O Brasil apresentou uma redução significativa nos indicadores de malária em 2025. Segundo dados do Ministério da Saúde, o número de mortes provocadas pela doença caiu 30%, passando de 56 registros em 2024 para 39 no ano passado. Também houve redução de 30,7% nos casos da forma mais grave da doença.
Ao longo de 2025, foram contabilizados 118.037 casos de malária adquiridos no território brasileiro, uma queda de 15% em comparação com o ano anterior. Esse foi o menor número de registros desde 1978.
De acordo com o Ministério da Saúde, os resultados estão relacionados, entre outros fatores, à oferta da tafenoquina pelo Sistema Único de Saúde (SUS). O medicamento começou a ser disponibilizado em 2024 e é administrado em dose única para evitar novas manifestações da doença. A ampliação do diagnóstico, o aumento da oferta de testes e o acesso ao tratamento adequado também contribuíram para a redução dos indicadores.
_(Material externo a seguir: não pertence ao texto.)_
==> src/rtl/chiplet_hbm_link_slice.sv <==
// Multi-channel HBM link slice: each channel has its own FIFO, drain/isolate FSM
// and saturating egress flit counter. Channels share nothing but clock, reset and counter clear.

module chiplet_hbm_link_slice_chan #(
    parameter int FlitWidth = 64,
    parameter int Depth     = 2,
    parameter int CntWidth  = 16,
    parameter int FillW     = $clog2(Depth + 1)
) (
    input  logic                 clk_i,
    input  logic                 rst_i,
    input  logic                 in_valid,
    output logic                 in_ready,
    input  logic [FlitWidth-1:0] in_data,
    output logic                 out_valid,
    input  logic                 out_ready,
    output logic [FlitWidth-1:0] out_data,
    input  logic                 isolate_req,
    output logic                 isolate_ack,
    output logic [FillW-1:0]     fill,
    output logic [CntWidth-1:0]  flit_cnt,
    input  logic                 cnt_clear
);
    localparam int PtrW = (Depth > 1) ? $clog2(Depth) : 1;

    localparam logic [1:0] ST_ACTIVE   = 2'd0;
    localparam logic [1:0] ST_DRAIN    = 2'd1;
    localparam logic [1:0] ST_ISOLATED = 2'd2;

    logic [1:0]                      state_q, state_d;
    logic [Depth-1:0][FlitWidth-1:0] mem_q;
    logic [PtrW-1:0]                 wr_ptr_q, rd_ptr_q;
    logic [FillW-1:0]                fill_q;
    logic [CntWidth-1:0]             cnt_q;
    logic                            push, pop;

    function automatic logic [PtrW-1:0] ptr_next(input logic [PtrW-1:0] p);
        return (p == PtrW'(Depth - 1)) ? '0 : p + 1'b1;
    endfunction

    // Readiness depends only on local state, never on out_ready, so a full
    // FIFO cannot accept on the same edge it pops.
    assign in_ready    = !rst_i && (state_q == ST_ACTIVE) && !isolate_req
                         && (fill_q < FillW'(Depth));
    assign out_valid   = (fill_q != '0) && (state_q != ST_ISOLATED);
    assign out_data    = mem_q[rd_ptr_q];
    assign isolate_ack = (state_q == ST_ISOLATED);
    assign fill        = fill_q;
    assign flit_cnt    = cnt_q;

    assign push = in_valid && in_ready;
    assign pop  = out_valid && out_ready;

    always_comb begin
        state_d = state_q;
        case (state_q)
            ST_ACTIVE: begin
                if (isolate_req) state_d = ST_DRAIN;
            end
            ST_DRAIN: begin
                if (!isolate_req)        state_d = ST_ACTIVE;
                else if (fill_q == '0)   state_d = ST_ISOLATED;
            end
            ST_ISOLATED: begin
                if (!isolate_req) state_d = ST_ACTIVE;
            end
            default: state_d = ST_ACTIVE;
        endcase
    end

    always_ff @(posedge clk_i) begin
        if (rst_i) begin
            state_q  <= ST_ACTIVE;
            mem_q    <= '0;
            wr_ptr_q <= '0;
            rd_ptr_q <= '0;
            fill_q   <= '0;
        end else begin
            state_q <= state_d;
            if (push) begin
                mem_q[wr_ptr_q] <= in_data;
                wr_ptr_q        <= ptr_next(wr_ptr_q);
            end
            if (pop) rd_ptr_q <= ptr_next(rd_ptr_q);
            case ({push, pop})
                2'b10:   fill_q <= fill_q + 1'b1;
                2'b01:   fill_q <= fill_q - 1'b1;
                default: fill_q <= fill_q;
            endcase
        end
    end

    // Saturating handshake counter; clear has priority over a same-cycle pop.
    always_ff @(posedge clk_i) begin
        if (rst_i || cnt_clear) begin
            cnt_q <= '0;
        end else if (pop && (cnt_q != '1)) begin
            cnt_q <= cnt_q + 1'b1;
        end
    end

endmodule

module chiplet_hbm_link_slice #(
    parameter int NumChan   = 4,
    parameter int FlitWidth = 64,
    parameter int Depth     = 2,
    parameter int CntWidth  = 16
) (
    input  logic                                        clk_i,
    input  logic                                        rst_i,
    input  logic [NumChan-1:0]                          in_valid_i,
    output logic [NumChan-1:0]                          in_ready_o,
    input  logic [NumChan-1:0][FlitWidth-1:0]           in_data_i,
    output logic [NumChan-1:0]                          out_valid_o,
    input  logic [NumChan-1:0]                          out_ready_i,
    output logic [NumChan-1:0][FlitWidth-1:0]           out_data_o,
    input  logic [NumChan-1:0]                          isolate_req_i,
    output logic [NumChan-1:0]                          isolate_ack_o,
    output logic [NumChan-1:0][$clog2(Depth+1)-1:0]     fill_o,
    output logic [NumChan-1:0][CntWidth-1:0]            flit_cnt_o,
    input  logic                                        cnt_clear_i
);
    localparam int FillW = $clog2(Depth + 1);

    for (genvar g = 0; g < NumChan; g++) begin : g_chan
        chiplet_hbm_link_slice_chan #(
            .FlitWidth (FlitWidth),
            .Depth     (Depth),
            .CntWidth  (CntWidth),
            .FillW     (FillW)
        ) u_chan (
            .clk_i       (clk_i),
            .rst_i       (rst_i),
            .in_valid    (in_valid_i[g]),
            .in_ready    (in_ready_o[g]),
            .in_data     (in_data_i[g]),
            .out_valid   (out_valid_o[g]),
            .out_ready   (out_ready_i[g]),
            .out_data    (out_data_o[g]),
            .isolate_req (isolate_req_i[g]),
            .isolate_ack (isolate_ack_o[g]),
            .fill        (fill_o[g]),
            .flit_cnt    (flit_cnt_o[g]),
            .cnt_clear   (cnt_clear_i)
        );
    end

endmodule

==> config.mk <==
export PLATFORM = sky130hd
export DESIGN_NAME = chiplet_hbm_link_slice
export DESIGN_NICKNAME = d
export VERILOG_FILES = /design/src/rtl/chiplet_hbm_link_slice.sv
export SDC_FILE = /design/constraint.sdc
export NUM_CORES = 1
export LEC_CHECK = 0
export ABC_AREA = 1
export ABC_CLOCK_PERIOD_IN_PS = 6300
export CORE_AREA = 3 3 235 237
export DETAILED_ROUTE_END_ITERATION = 8
export DIE_AREA = 0 0 238 240
export GPL_ROUTABILITY_DRIVEN = 0
export GPL_TIMING_DRIVEN = 0
export HOLD_SLACK_MARGIN = 0.1
export PLACE_DENSITY = 0.8
export SLEW_MARGIN = 20
export SYNTH_ARGS = -nofsm -noshare
export SYNTH_HDL_FRONTEND = slang
export SYNTH_SLANG_ARGS = --single-unit
export TNS_END_PERCENT = 50
==> constraint.sdc <==
create_clock -name clk_i -period 6.3 [get_ports clk_i]
set_clock_uncertainty 0.15 [all_clocks]
set_input_delay 1.575 -clock clk_i [delete_from_list [all_inputs] [get_ports clk_i]]
set_output_delay 1.575 -clock clk_i [all_outputs]
set_load 0.005 [all_outputs]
Os números foram apresentados nesta segunda-feira (17) pelo ministro da Saúde, Alexandre Padilha, durante o 61º Congresso da Sociedade Brasileira de Medicina Tropical (MedTrop), realizado em Brasília. O evento reúne profissionais e pesquisadores para discutir doenças tropicais, incluindo a malária.
Durante o congresso, Padilha também destacou as metas do programa Brasil Saudável, iniciativa que busca eliminar ou reduzir, até 2030, doenças e infecções de transmissão vertical que ainda representam problemas de saúde pública no país. A malária está entre as doenças contempladas pela estratégia.
Tafenoquina
A tafenoquina foi incorporada ao SUS em 2023 para pacientes adultos com 16 anos ou mais, com peso igual ou superior a 35 quilos. A distribuição do medicamento começou no ano seguinte.
Administrada em uma única dose, a tafenoquina possui ação prolongada e contribui para impedir que a malária volte a se manifestar. Até junho de 2026, mais de 33,7 mil pessoas haviam utilizado o medicamento. Desse total, 3.920 tratamentos foram registrados em Distritos Sanitários Especiais Indígenas (DSEIs).
Segundo o ministro Alexandre Padilha, os resultados representam um avanço importante no combate à doença e reforçam a meta de eliminar as mortes por malária no Brasil até 2030.